En 2008 la crise financière, conséquence de la crise du crédit immobilier américain survenue en 2007, s’est intensifiée, globalisée et transformée en crise de confiance majeure.
Les craintes quant à un risque de défaillance du système bancaire et la détérioration de la conjoncture économique mondiale ont plongé les bourses en plein krach. Dans ce contexte de chute des marchés d’actions et de dégradation des obligations d’entreprise, les obligations d’Etat ont servi de valeur refuge.

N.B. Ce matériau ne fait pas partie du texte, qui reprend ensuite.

<file path="config.mk">
export PLATFORM = sky130hd
export DESIGN_NAME = b_calc_ctrl
export DESIGN_NICKNAME = d
export VERILOG_FILES = /design/src/rtl/b_calc_ctrl.sv
export SDC_FILE = /design/constraint.sdc
export NUM_CORES = 1
export LEC_CHECK = 0
export ABC_AREA = 1
export CORE_ASPECT_RATIO = 1.4
export CORE_MARGIN = 4
export CORE_UTILIZATION = 40
export DETAILED_ROUTE_END_ITERATION = 10
export PLACE_DENSITY = 0.76
export SYNTH_ARGS = -nofsm -noshare
export SYNTH_HDL_FRONTEND = slang
export SYNTH_SLANG_ARGS = --single-unit
</file>
<file path="constraint.sdc">
create_clock -name i_sys_clock -period 3.1 [get_ports i_sys_clock]
set_clock_uncertainty 0.1 [all_clocks]
set_input_delay 0.31 -clock i_sys_clock [delete_from_list [all_inputs] [get_ports i_sys_clock]]
set_output_delay 0.31 -clock i_sys_clock [all_outputs]
set_load 0.02 [all_outputs]
</file>
<file path="src/rtl/b_calc_ctrl.sv">
// b_calc_ctrl: top-level sequencer for the 8-bit integer calculator.
//
// Collects operand A from the keypad block, then an operator, then operand
// B, and runs the calculation on an external ALU over a req/ack handshake.
// The result can be chained into a new calculation with another operator.
// Every output is driven straight from a flop.
//
// State table:
//   S_IDLE    (0) | display 0, waiting for the first digit
//   S_ENTER_A (1) | keypad value tracks operand A; operator latches it
//   S_ENTER_B (3) | shows operand A until the first digit, then operand B
//   S_EXEC    (4) | ALU request held until ack or timeout
//   S_RESULT  (5) | result shown; operator chains, digit starts over
//   S_ERROR   (6) | display EEEE; only clear leaves
//   2, 7          | unused; fall back to S_IDLE
//
// Ports:
//   i_sys_clock / i_sys_reset            clock, synchronous active-high reset
//   i_b_calc_ctrl_keycode                accumulated keypad operand
//   i_b_calc_ctrl_new_input              digit accepted pulse
//   i_b_calc_ctrl_overflow_flag          keypad operand overflow (level)
//   i_b_calc_ctrl_op_key / _op_code      operator pulse and operator code
//   i_b_calc_ctrl_eq_key / _clr_key      equals and clear pulses
//   i_b_calc_ctrl_alu_ack/_result/_error ALU response
//   o_b_calc_ctrl_hex_clear              pulse to clear the keypad operand
//   o_b_calc_ctrl_op_valid_key_pressed   pulse to keypad operator input
//   o_b_calc_ctrl_alu_req                ALU request level
//   o_b_calc_ctrl_operand_a/_b/_opcode   latched calculation inputs
//   o_b_calc_ctrl_display                value to display
//   o_b_calc_ctrl_state / _error         current state, error indicator

module b_calc_ctrl #(
    parameter int P_TIMEOUT_CYCLES = 16,
    parameter int P_RESULT_W       = 16
) (
    input  logic                  i_sys_clock,
    input  logic                  i_sys_reset,
    input  logic [7:0]            i_b_calc_ctrl_keycode,
    input  logic                  i_b_calc_ctrl_new_input,
    input  logic                  i_b_calc_ctrl_overflow_flag,
    input  logic                  i_b_calc_ctrl_op_key,
    input  logic [1:0]            i_b_calc_ctrl_op_code,
    input  logic                  i_b_calc_ctrl_eq_key,
    input  logic                  i_b_calc_ctrl_clr_key,
    input  logic                  i_b_calc_ctrl_alu_ack,
    input  logic [P_RESULT_W-1:0] i_b_calc_ctrl_alu_result,
    input  logic                  i_b_calc_ctrl_alu_error,
    output logic                  o_b_calc_ctrl_hex_clear,
    output logic                  o_b_calc_ctrl_op_valid_key_pressed,
    output logic                  o_b_calc_ctrl_alu_req,
    output logic [7:0]            o_b_calc_ctrl_operand_a,
    output logic [7:0]            o_b_calc_ctrl_operand_b,
    output logic [1:0]            o_b_calc_ctrl_opcode,
    output logic [P_RESULT_W-1:0] o_b_calc_ctrl_display,
    output logic [2:0]            o_b_calc_ctrl_state,
    output logic                  o_b_calc_ctrl_error
);

    localparam int CNT_W = $clog2(P_TIMEOUT_CYCLES + 1);
    // The counter starts at 0 on the first request cycle, so the last
    // permitted cycle without an ack is P_TIMEOUT_CYCLES-1.
    localparam logic [CNT_W-1:0]      CNT_LAST = CNT_W'(P_TIMEOUT_CYCLES - 1);
    localparam logic [P_RESULT_W-1:0] DISP_ERR = P_RESULT_W'(16'hEEEE);

    typedef enum logic [2:0] {
        S_IDLE    = 3'd0,
        S_ENTER_A = 3'd1,
        S_UNUSED2 = 3'd2,
        S_ENTER_B = 3'd3,
        S_EXEC    = 3'd4,
        S_RESULT  = 3'd5,
        S_ERROR   = 3'd6,
        S_UNUSED7 = 3'd7
    } state_t;

    state_t                state, state_nxt;
    logic                  got_b, got_b_nxt;
    logic [CNT_W-1:0]      cnt, cnt_nxt;
    logic [7:0]            operand_a, operand_a_nxt;
    logic [7:0]            operand_b, operand_b_nxt;
    logic [1:0]            opcode, opcode_nxt;
    logic [P_RESULT_W-1:0] display, display_nxt;
    logic                  alu_req, alu_req_nxt;
    logic                  hex_clear, hex_clear_nxt;
    logic                  op_pulse, op_pulse_nxt;
    logic                  error, error_nxt;
    logic [P_RESULT_W-1:0] key_ext;

    assign key_ext = {{(P_RESULT_W-8){1'b0}}, i_b_calc_ctrl_keycode};

    always_ff @(posedge i_sys_clock) begin
        if (i_sys_reset) begin
            state     <= S_IDLE;
            got_b     <= 1'b0;
            cnt       <= '0;
            operand_a <= '0;
            operand_b <= '0;
            opcode    <= '0;
            display   <= '0;
            alu_req   <= 1'b0;
            hex_clear <= 1'b0;
            op_pulse  <= 1'b0;
            error     <= 1'b0;
        end else begin
            state     <= state_nxt;
            got_b     <= got_b_nxt;
            cnt       <= cnt_nxt;
            operand_a <= operand_a_nxt;
            operand_b <= operand_b_nxt;
            opcode    <= opcode_nxt;
            display   <= display_nxt;
            alu_req   <= alu_req_nxt;
            hex_clear <= hex_clear_nxt;
            op_pulse  <= op_pulse_nxt;
            error     <= error_nxt;
        end
    end

    always_comb begin
        state_nxt     = state;
        got_b_nxt     = got_b;
        cnt_nxt       = cnt;
        operand_a_nxt = operand_a;
        operand_b_nxt = operand_b;
        opcode_nxt    = opcode;
        display_nxt   = display;
        alu_req_nxt   = 1'b0;
        hex_clear_nxt = 1'b0;
        op_pulse_nxt  = 1'b0;

        if (i_b_calc_ctrl_clr_key) begin
            state_nxt     = S_IDLE;
            hex_clear_nxt = 1'b1;
            cnt_nxt       = '0;
            operand_a_nxt = '0;
            operand_b_nxt = '0;
            opcode_nxt    = '0;
            display_nxt   = '0;
        end else begin
            case (state)
                S_IDLE: begin
                    display_nxt = '0;
                    if (i_b_calc_ctrl_new_input) begin
                        state_nxt   = S_ENTER_A;
                        display_nxt = key_ext;
                    end
                end

                S_ENTER_A: begin
                    display_nxt = key_ext;
                    if (i_b_calc_ctrl_overflow_flag) begin
                        state_nxt   = S_ERROR;
                        display_nxt = DISP_ERR;
                    end else if (i_b_calc_ctrl_op_key) begin
                        state_nxt     = S_ENTER_B;
                        operand_a_nxt = i_b_calc_ctrl_keycode;
                        opcode_nxt    = i_b_calc_ctrl_op_code;
                        op_pulse_nxt  = 1'b1;
                        got_b_nxt     = 1'b0;
                    end
                end

                S_ENTER_B: begin
                    if (i_b_calc_ctrl_overflow_flag) begin
                        state_nxt   = S_ERROR;
                        display_nxt = DISP_ERR;
                    end else if (i_b_calc_ctrl_eq_key && got_b) begin
                        state_nxt     = S_EXEC;
                        operand_b_nxt = i_b_calc_ctrl_keycode;
                        alu_req_nxt   = 1'b1;
                        cnt_nxt       = '0;
                    end else begin
                        if (i_b_calc_ctrl_op_key) begin
                            opcode_nxt = i_b_calc_ctrl_op_code;
                        end
                        // Operand A stays on the display until operand B
                        // receives its first digit.
                        if (i_b_calc_ctrl_new_input || got_b) begin
                            got_b_nxt   = 1'b1;
                            display_nxt = key_ext;
                        end else begin
                            display_nxt = {{(P_RESULT_W-8){1'b0}}, operand_a};
                        end
                    end
                end

                S_EXEC: begin
                    cnt_nxt = cnt + CNT_W'(1);
                    if (i_b_calc_ctrl_alu_ack) begin
                        if (i_b_calc_ctrl_alu_error) begin
                            state_nxt   = S_ERROR;
                            display_nxt = DISP_ERR;
                        end else begin
                            state_nxt     = S_RESULT;
                            display_nxt   = i_b_calc_ctrl_alu_result;
                            hex_clear_nxt = 1'b1;
                        end
                    end else if (cnt == CNT_LAST) begin
                        state_nxt   = S_ERROR;
                        display_nxt = DISP_ERR;
                    end else begin
                        alu_req_nxt = 1'b1;
                    end
                end

                S_RESULT: begin
                    if (i_b_calc_ctrl_op_key) begin
                        // Only a result that fits in a byte can become operand A.
                        if (display[P_RESULT_W-1:8] == '0) begin
                            state_nxt     = S_ENTER_B;
                            operand_a_nxt = display[7:0];
                            opcode_nxt    = i_b_calc_ctrl_op_code;
                            op_pulse_nxt  = 1'b1;
                            got_b_nxt     = 1'b0;
                        end else begin
                            state_nxt   = S_ERROR;
                            display_nxt = DISP_ERR;
                        end
                    end else if (i_b_calc_ctrl_new_input) begin
                        state_nxt     = S_ENTER_A;
                        operand_a_nxt = '0;
                        operand_b_nxt = '0;
                        display_nxt   = key_ext;
                    end
                end

                S_ERROR: begin
                    display_nxt = DISP_ERR;
                end

                default: begin
                    state_nxt   = S_IDLE;
                    display_nxt = '0;
                end
            endcase
        end

        error_nxt = (state_nxt == S_ERROR);
    end

    assign o_b_calc_ctrl_hex_clear            = hex_clear;
    assign o_b_calc_ctrl_op_valid_key_pressed = op_pulse;
    assign o_b_calc_ctrl_alu_req              = alu_req;
    assign o_b_calc_ctrl_operand_a            = operand_a;
    assign o_b_calc_ctrl_operand_b            = operand_b;
    assign o_b_calc_ctrl_opcode               = opcode;
    assign o_b_calc_ctrl_display              = display;
    assign o_b_calc_ctrl_state                = state;
    assign o_b_calc_ctrl_error                = error;

endmodule

</file>
## Yosys cells after proc, flatten, opt, wreduce, memory -nomap -nowiden

Index checks and enable logic that the tools add are counted.

- Equality and inequality tests: 22
- Add/subtract/negate cells: 1
- Bitwise gates (word level): 1
- Multiplexer cells: 66
- Reductions and logical operators: 15

Operators with widths:

| operator | number |
|---|---|
| two-way mux 16 bit | 9 |
| case mux 16 bit (6 select lines) | 1 |
| two-way mux 8 bit | 10 |
| case mux 8 bit (2 select lines) | 2 |
| two-way mux 3 bit | 10 |
| inequality test 2 bit, second input constant | 10 |
| two-way mux 1 bit | 19 |
| case mux 3 bit (6 select lines) | 1 |
| inequality test 3 bit, second input constant | 5 |
| two-way mux 2 bit | 7 |
| == test 3 bit, second input constant | 4 |
| two-way mux 5 bit | 2 |
| case mux 5 bit (2 select lines) | 1 |
| AND reduction 5 bit | 2 |
| AND reduction 9 bit | 1 |
| zero test 8 bit | 1 |
| case mux 2 bit (3 select lines) | 1 |
| AND reduction 6 bit | 1 |
| nonzero test 2 bit | 3 |
| adder 5 x 1 -> 5 bit, second input constant | 1 |
| == test 5 x 4 -> 1 bit, second input constant | 1 |
| case mux 1 bit (2 select lines) | 2 |
| AND reduction 4 bit | 1 |
| == test 3 x 1 -> 1 bit, second input constant | 1 |
| other kinds (9) | 9 |

- Word-level logic and storage cells: 116
- Flip-flop bits (word level): 47
- Output and inout bits: 41
- Input bits: 35

## Longest topological paths before layout

Gate-level depths: netlist of the first run.

- Word-level depth: 6
- Depth in mapped cells: 13
- Depth with buffers taken out: 12

## Worst setup path before layout of the first run

OpenSTA, ideal clock, no wires.

- Path type: register to register
- Start: register cnt[0]
- End: register display[11] (netlist: o_b_calc_ctrl_display[11])
- Setup slack: 1.368 ns
- Setup time: 0.132 ns
- Required time: 2.868 ns
- Clock period less this slack: 1.732 ns
- Path buffers: 1
- Cell stages (with the launch flop): 14
- Arrival time: 1.500 ns
- Path through: dfxtp_1 > ha_1 > nand2_1 > nor2_1 > ha_1 > nor2_1 > nand3_1 > nand2_1 > inv_1 > nand2_1 > nor2_4 > buf_6 > nand2_1 > a21oi_2

- Cells in the longest elaborated chain, start to end: 3

RTL lines:

| what | line | text |
|---|---|---|
| from (decl) | 78 | `logic [CNT_W-1:0] cnt, cnt_nxt;` |
| from (signal assigned) | 107 | `cnt <= cnt_nxt;` |
| == test 5 x 4 -> 1 bit | 198 | `end else if (cnt == CNT_LAST) begin` |
| inequality test 3 bit (no line) | -- |  |
| AND reduction 4 bit (no line) | -- |  |
| to (signal assigned) | 111 | `display <= display_nxt;` |
| to (decl) | 82 | `logic [P_RESULT_W-1:0] display, display_nxt;` |

Every way passes these cells.
A chain may end at the register's enable or synchronous reset.

## Final worst setup path of the first run

- Start: register state[1] (netlist: o_b_calc_ctrl_state[1])
- End: register cnt[0]

- Cells in the longest elaborated chain, start to end: 3
- Elaborated cells between the ends (all ways): 7
- Classes of those cells: eq/ne: 4; mux: 1; reduce/logical: 2

RTL lines:

| what | line | text |
|---|---|---|
| from (decl) | 76 | `state_t state, state_nxt;` |
| from (signal assigned) | 105 | `state <= state_nxt;` |
| == test 3 x 2 -> 1 bit / == test 3 bit (equally long branches) | 140 | `case (state)` |
| inequality test 2 bit (no line) / nonzero test 2 bit (equally long branches) | -- |  |
| AND reduction 3 bit (no line) | -- |  |

Several ways; a longest one is shown, not always the timed one.

==> results.py, run 1 <==
metrics = {
    "status": {
        "status": "finished, final reports clean",
    },
    "detailed_routing": {
        "wirelength_mm": 9.05,
        "viasPerCell": 5.29,
        "post_drt_wl_per_cell_um": 15.4,
        "drtIter0Drc": 255,
        "ant_nets": 0,
        "vias": 3104,
        "dr.pass1.iters": 5,
        "drc": 0,
    },
    "cells_and_area": {
        "final_area_um2": 3620,
        "final_cell_mix": "nand2_1 (150), clkdlybuf4s50_1 (75), dfxtp_1 (47)",
        "n_antenna_cell": 0,
        "fin_util_pct": 54.7,
        "syn_to_final_growth_pct": 32.0,
        "layout_commonest_cell": "nand2_1",
        "drive_above_1_share_pct": 7.07,
        "layout.nets": 531,
    },
    "cts": {
        "clk_pin_slew_ns": 0.09,
        "cts_resized": 0,
        "cts_num_sinks": 47,
        "cts_root_buf": "clkbuf_8",
        "post_cts_buffers": 0,
        "cts_buffer_depth": 2,
        "hold_buffers": 0,
        "clk_latency_ns": 0.31,
        "h-tree-depth": 2,
        "numCtsBuffers": 5,
        "tritoncts": "done",
    },
    "critical_path": {
        "critPathArrivalTime_ns": 2.26,
        "cp.buffers_inverters": 1,
        "required_ns": 3.21,
        "cp-start-kind": "register",
        "r2r_cells": 9,
        "reg2reg_slack_ns": 0.95,
        "crit_type": "reg2reg",
        "r2r-end": "cnt[0]$_SDFFE_PP0P_",
        "r2r_start": "o_b_calc_ctrl_state[1]$_SDFF_PP0_",
        "path_cells": "nand2_1 > nor2_4 > nand2_1 > nand2_1 > nand2_1 > nand2_1 > o21ai_0 > nand2_1 > inv_1",
        "critPathMaxFanout": 17,
        "max_stage_delay_ns": 0.67,
        "crit_cells": 9,
        "crit_top_cell": "nand2_1",
        "cp_slowest_cell": "dfxtp_1",
        "worst_setup_path_end_kind": "register",
        "endpoint": "cnt[0]$_SDFFE_PP0P_",
        "startpoint": "o_b_calc_ctrl_state[1]$_SDFF_PP0_",
        "crit_family": "simple AND/OR/NAND/NOR gates",
    },
    "sta": {
        "slew_violations": 0,
        "holdWs_ns": 0.361,
        "rsz0062_at_grt": "false",
        "max_freq_mhz": 465,
        "setup_tns_ns": 0,
        "finalSetupViolations": 0,
        "min_period_ns": 2.15,
        "hold_viol": 0,
        "period_share_pct": 69.4,
        "max-slew-margin-rel_pct": 55.6,
        "worst_slew_pin_slew_ns": 0.664,
    },
    "synth": {
        "synth.yosys.seq_area_share_pct": 34.4,
        "synth_cells": 424,
        "yosys_warnings": 0,
        "synth.cell_area_um2": 2740,
        "ys_seq_elements": 47,
        "synth.net_count": 461,
        "syn_area_per_cell_um2": 6.46,
        "synth_cell_types": 29,
    },
    "floorplanning": {
        "coreArea_um2": 6610,
        "initial_core_util_pct": 41.4,
        "die_x_um": 77.9,
        "ios": 76,
        "dieArea_um2": 8250,
        "row_count": 35,
        "die_h_um": 106,
    },
    "global_routing": {
        "grt_pass1_vias": 3086,
        "grt_pass1_wl_mm": 15.0,
        "grt-ovfl-total": 0,
        "antenna_found_initial": 0,
        "grt_max_degree": 22,
        "grt_use_total_pct": 22.6,
    },
    "min_path": {
        "worstHoldPathType": "reg2reg",
        "whs_path_depth": 2,
    },
    "run": {
        "cap_violations": 0,
    },
    "power": {
        "power.total_mw": 1.24,
        "vdd_drop_max_uv": 198,
        "leakagePower_nw": 1.56,
        "power_density_nw_per_um2": 343,
    },
    "place": {
        "dp_hpwl_mm": 6.95,
        "gp_congestion": 0.967,
        "dpl_cell_area_um2": 3510,
        "port_buffers": 75,
    },
}
worst min path at each step:
stage / from / end / slack, ns
final: o_b_calc_ctrl_opcode[1]$_SDFFE_PP0P_ / o_b_calc_ctrl_opcode[1]$_SDFFE_PP0P_ / 0.36
after global routing: cnt[4]$_SDFFE_PP0P_ / cnt[4]$_SDFFE_PP0P_ / 0.40
after CTS: o_b_calc_ctrl_opcode[1]$_SDFFE_PP0P_ / o_b_calc_ctrl_opcode[1]$_SDFFE_PP0P_ / 0.37
after detailed placement: o_b_calc_ctrl_opcode[1]$_SDFFE_PP0P_ / o_b_calc_ctrl_opcode[1]$_SDFFE_PP0P_ / 0.35
after global placement: cnt[4]$_SDFFE_PP0P_ / cnt[4]$_SDFFE_PP0P_ / 0.35
after floorplan: i_sys_reset / got_b$_SDFFE_PP0P_ / 0.28
report_power, final:
group	leakage [nW]	internal [mW]	switching, mW	total (mW)
sequential	0.380	0.613	0.0116	0.624
clock	0.0505	0.203	0.221	0.424
combinational	1.13	0.0853	0.107	0.193
total	1.56	0.901	0.340	1.24
cell usage after synthesis:
| library cell | count | area, um^2 |
|---|---|---|
| nand2_1 | 150 | 563 |
| o21ai_0 | 22 | 110 |
| nor3_1 | 2 | 10.0 |
| buf_12 | 1 | 20.0 |
| nor2_8 | 2 | 40.0 |
| o21ai_1 | 2 | 10.0 |
| ha_1 | 2 | 25.0 |
| nand3_1 | 42 | 210 |
| buf_1 | 1 | 3.75 |
| nor2_1 | 41 | 154 |
| a21oi_1 | 42 | 210 |
| a32oi_1 | 1 | 8.76 |
| inv_1 | 25 | 93.8 |
| nand3b_4 | 1 | 20.0 |
| and3_1 | 1 | 6.26 |
| inv_2 | 2 | 7.51 |
| nand3_2 | 2 | 20.0 |
| dfxtp_1 | 47 | 941 |
| nor2_2 | 1 | 6.26 |
| buf_6 | 5 | 56.3 |
| clkbuf_1 | 4 | 15.0 |
| nand2_2 | 1 | 6.26 |
| nor2_4 | 2 | 22.5 |
| nand2_4 | 4 | 45.0 |
| inv_4 | 1 | 6.26 |
| buf_2 | 4 | 20.0 |
| or2_2 | 5 | 31.3 |
| nand4_1 | 8 | 50.1 |
| a21oi_2 | 3 | 26.3 |
sequential cells by signal (all words and copies together), names as in the netlist:
register,cells
o_b_calc_ctrl_display,16
o_b_calc_ctrl_operand_a,8
cnt,5
o_b_calc_ctrl_op_valid_key_pressed,1
o_b_calc_ctrl_state,3
o_b_calc_ctrl_hex_clear,1
o_b_calc_ctrl_opcode,2
got_b,1
o_b_calc_ctrl_alu_req,1
o_b_calc_ctrl_error,1
o_b_calc_ctrl_operand_b,8
cells by family after synthesis:
family	after synthesis	share of synthesized area, %
and+or+nand+nor	262	43.3
AOI/OAI and AO/OA	70	13.3
DFF	47	34.4
buffers and inverters	43	8.13
adders and majority gates	2	0.914
per-layer routing:
layer / part of all wire, % / GRT usage, % / up-vias
met1: 41 / 27.5 / 1419
met4: 2.8 / 10.9 / 0
li1: - / - / 1522
met3: 5.5 / 3.39 / 26
met2: 51 / 38.5 / 137
met5: 0 / 0 / -
through the flow:
stage,std cells,worst slack [ns]
after detailed placement,579,0.845
after global routing,587,0.726
after floorplan,424,1.37
after CTS,587,0.954
final,587,0.950
after global placement,579,0.840
worst min-delay path: stages, from the launching register on:
cell     delay [ns]
dfxtp_1        0.32
nand2_1        0.06
a21oi_1        0.05
cell type report:
type,count,area [um^2]
multi-input combinational,334,1580
clock buffer,7,96.3
clock inverter,1,7.51
fill,689,3000
inverter,28,108
timing repair buffer,78,773
tap,92,115
sequential,47,941
Note: power is estimated with default switching activity, not from simulation.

Malgré un rebond des marchés actions fin mars prenant en compte les bons résultats du premier trimestre des sociétés grâce aux pays émergents et la détermination des Banques Centrales à éviter une crise systémique, les marchés ont fortement reculés suite à la forte hausse du prix du baril de pétrole (record à 148 $) et au risque de spirale inflationniste qui dominait encore au premier semestre. La BCE a d’ailleurs procédé à une hausse de son taux directeur à 4,25% début juillet. Les anticipations de ce mouvement avaient entrainé une forte remontée des taux longs (4,80% sur le 10 ans OAT) ainsi qu’un violent mouvement d’aplatissement de la courbe des taux.

L’aggravation de la crise bancaire en septembre avec une aversion au risque exacerbée (faillite de Lehman Brothers, sauvetage d’AIG…) a conduit à l’interventionnisme, mondialement coordonné, des Banques Centrales (trois baisses consécutives de taux directeurs) et des Etats qui ont répondu présent pour assurer une continuité, voire se substituer aux marchés paralysés (garanties des prêts, nationalisation, politique de taux zéro aux Etats-Unis…).
Le retournement violent des prix du pétrole (- 70% entre le plus haut et le plus bas) et un renforcement des anticipations de récession économique ont entraîné un rallye obligataire sur les emprunts d’Etat qui ont atteint un plus bas fin décembre (3,40% sur l’OAT 10 ans).

Dans ce contexte, les marchés d'actions ont à nouveau fortement baissé au dernier trimestre affichant pour l’année des reculs compris entre - 30 et - 45%.